Junior Landim disse…
Menino Batista, Menina Beth. Continuemos bestas e infantis. Pois só assim temos verdade e Honra.

Amor e respeito profundo é o que tenho no coração por vocês.

Jr.Landim
Eliana Greco disse…
Que lindo "tudo" isso !
Feliz estadia aqui na terra
Beth é isso mesmo nós alunos temos uma gratidão muito grande com o professor "MARCÃO", MAS EU EM ESPECIAL TENHO UMA GRATIDÃO ETERNA, SABE PORQUE? ELE ME FEZ VER QUE NÃO SOU TÃO JOVEM ENTRE OS ALUNOS, MAS QUE TAMBÉM " EU POSSO".
Meu abraço no tom verde de esperança por dias felizes juntos.

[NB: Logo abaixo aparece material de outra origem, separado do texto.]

<file path="src/mem_cfg_pkg.sv">
// Data memory geometry
package mem_cfg_pkg;

  // width of one data word in bits
  localparam int unsigned DATA_WIDTH = 32;

  // one write enable per byte of the data word
  localparam int unsigned STRB_WIDTH = DATA_WIDTH / 8;

  // each cut is a 1024 by 32 macro with an 8 bit row and 2 bit column address
  localparam int unsigned CUT_WORDS      = 1024;
  localparam int unsigned ROW_WIDTH      = 8;
  localparam int unsigned COL_WIDTH      = 2;
  localparam int unsigned CUT_ADDR_WIDTH = ROW_WIDTH + COL_WIDTH;

  // five cuts need three select bits, so indices 5 to 7 name nothing
  localparam int unsigned N_CUTS        = 5;
  localparam int unsigned CUT_SEL_WIDTH = 3;

  // full word address seen on the request port
  localparam int unsigned ADDR_WIDTH = 13;

  typedef logic [DATA_WIDTH-1:0]     data_t;
  typedef logic [STRB_WIDTH-1:0]     strb_t;
  typedef logic [CUT_ADDR_WIDTH-1:0] cut_addr_t;
  typedef logic [CUT_SEL_WIDTH-1:0]  cut_sel_t;

  // the word address split the way the banks see it
  // the cut index sits on top, row and column form the address inside the cut
  typedef struct packed {
    cut_sel_t               cut;
    logic [ROW_WIDTH-1:0]   row;
    logic [COL_WIDTH-1:0]   col;
  } mem_addr_split_t;

  // one address word, read either as a flat index or as cut, row and column
  typedef union packed {
    logic [ADDR_WIDTH-1:0] flat;
    mem_addr_split_t       split;
  } mem_addr_u;

endpackage

</file>
<file path="src/mem_bus_pkg.sv">
// Memory port and cut command types
package mem_bus_pkg;

  // one access on the request port
  // req marks a valid cycle, we selects a write, be picks the written bytes
  typedef struct packed {
    logic                  req;
    logic                  we;
    mem_cfg_pkg::mem_addr_u addr;
    mem_cfg_pkg::data_t    wdata;
    mem_cfg_pkg::strb_t    be;
  } mem_req_t;

  // command broadcast to every cut
  // only the cut whose enable is raised acts on it
  typedef struct packed {
    logic                  we;
    mem_cfg_pkg::cut_addr_t addr;
    mem_cfg_pkg::data_t    wdata;
    mem_cfg_pkg::strb_t    be;
  } cut_cmd_t;

endpackage

</file>
<file path="src/tcdm_ctrl.sv">
// Banked memory control
`timescale 1ns/10ps

module tcdm_ctrl (
  input  logic                                            clk_i,
  input  logic                                            rst_ni,
  input  mem_bus_pkg::mem_req_t                           req_i,
  input  mem_cfg_pkg::data_t [mem_cfg_pkg::N_CUTS-1:0]    cut_rdata_i,
  output mem_bus_pkg::cut_cmd_t                           cmd_o,
  output logic [mem_cfg_pkg::N_CUTS-1:0]                  cut_en_o,
  output mem_cfg_pkg::data_t                              rdata_o,
  output logic                                            rvalid_o,
  output logic                                            err_o
);

  mem_cfg_pkg::cut_sel_t req_cut;
  logic                  in_range;
  logic                  rd_req;

  // registered read state used one cycle after the request
  mem_cfg_pkg::cut_sel_t rd_sel_q;
  logic                  rd_zero_q;
  logic                  rvalid_q;
  logic                  err_q;

  assign req_cut  = req_i.addr.split.cut;
  assign in_range = req_cut < mem_cfg_pkg::cut_sel_t'(mem_cfg_pkg::N_CUTS);
  assign rd_req   = req_i.req & ~req_i.we;

  // the cut command is the same for all banks
  // row and column together address a word inside the cut
  always_comb begin
    cmd_o.we    = req_i.we;
    cmd_o.addr  = {req_i.addr.split.row, req_i.addr.split.col};
    cmd_o.wdata = req_i.wdata;
    cmd_o.be    = req_i.be;
  end

  // raise the one enable whose index matches the cut field
  // an index past the last cut leaves every bank idle, so nothing is written
  always_comb begin
    cut_en_o = '0;
    for (int i = 0; i < mem_cfg_pkg::N_CUTS; i++) begin
      if (req_i.req && in_range && (req_cut == mem_cfg_pkg::cut_sel_t'(i))) begin
        cut_en_o[i] = 1'b1;
      end
    end
  end

  // remember which cut answers the read and whether the answer is zero
  // the selection is only updated by reads, so rdata_o holds between them
  always_ff @(posedge clk_i or negedge rst_ni) begin
    if (!rst_ni) begin
      rd_sel_q  <= '0;
      rd_zero_q <= 1'b0;
    end else if (rd_req) begin
      if (in_range) begin
        rd_sel_q  <= req_cut;
        rd_zero_q <= 1'b0;
      end else begin
        // keep the old select, the zero flag masks it anyway
        rd_zero_q <= 1'b1;
      end
    end
  end

  // response strobes are single cycle pulses
  always_ff @(posedge clk_i or negedge rst_ni) begin
    if (!rst_ni) begin
      rvalid_q <= 1'b0;
      err_q    <= 1'b0;
    end else begin
      rvalid_q <= rd_req;
      err_q    <= req_i.req & ~in_range;
    end
  end

  // the cut output registers were loaded on the same edge as rd_sel_q
  assign rdata_o  = rd_zero_q ? '0 : cut_rdata_i[rd_sel_q];
  assign rvalid_o = rvalid_q;
  assign err_o    = err_q;

endmodule

</file>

A vida e o mundo moderno têm convidado todos a se desprenderem, independerem, se desidentificarem com suas identidades. Não escapa um. Feliz daqueles que perceberem que as pedras lascadas que juntaram como instrumentos, material de construção e, pior de tudo, como munição também precisam evoluir para fazer evoluir os pedreiros. Por mais que tenhamos mirado, admirado e vivido como se fôssemos meninos, guerreiros, jornalistas, médicos, a barra do tempo nos pesará sobre os ombros. Largar as pedras pode eventualmente ser sofrido, mas certamente será um alívio. Quando aquele homem especial disse isso ao homem comum, este abriu mão, não podia mais apedrejar a subjetividade pelo erro que é também da objetividade. Lançadas ao chão as pedras, a disputa, a masculinidade, a própria identidade à qual sempre pensamos pertencer - por, reconhecendo nosso não-ser, não podermos mais apontar os de ninguém -, estaremos livres para finalmente conhecer e conquistar o nosso Ser (a amizade, a fraternidade, a ética, o respeito que a vida nos fez conquistar enquanto caminhávamos em direção à utopia).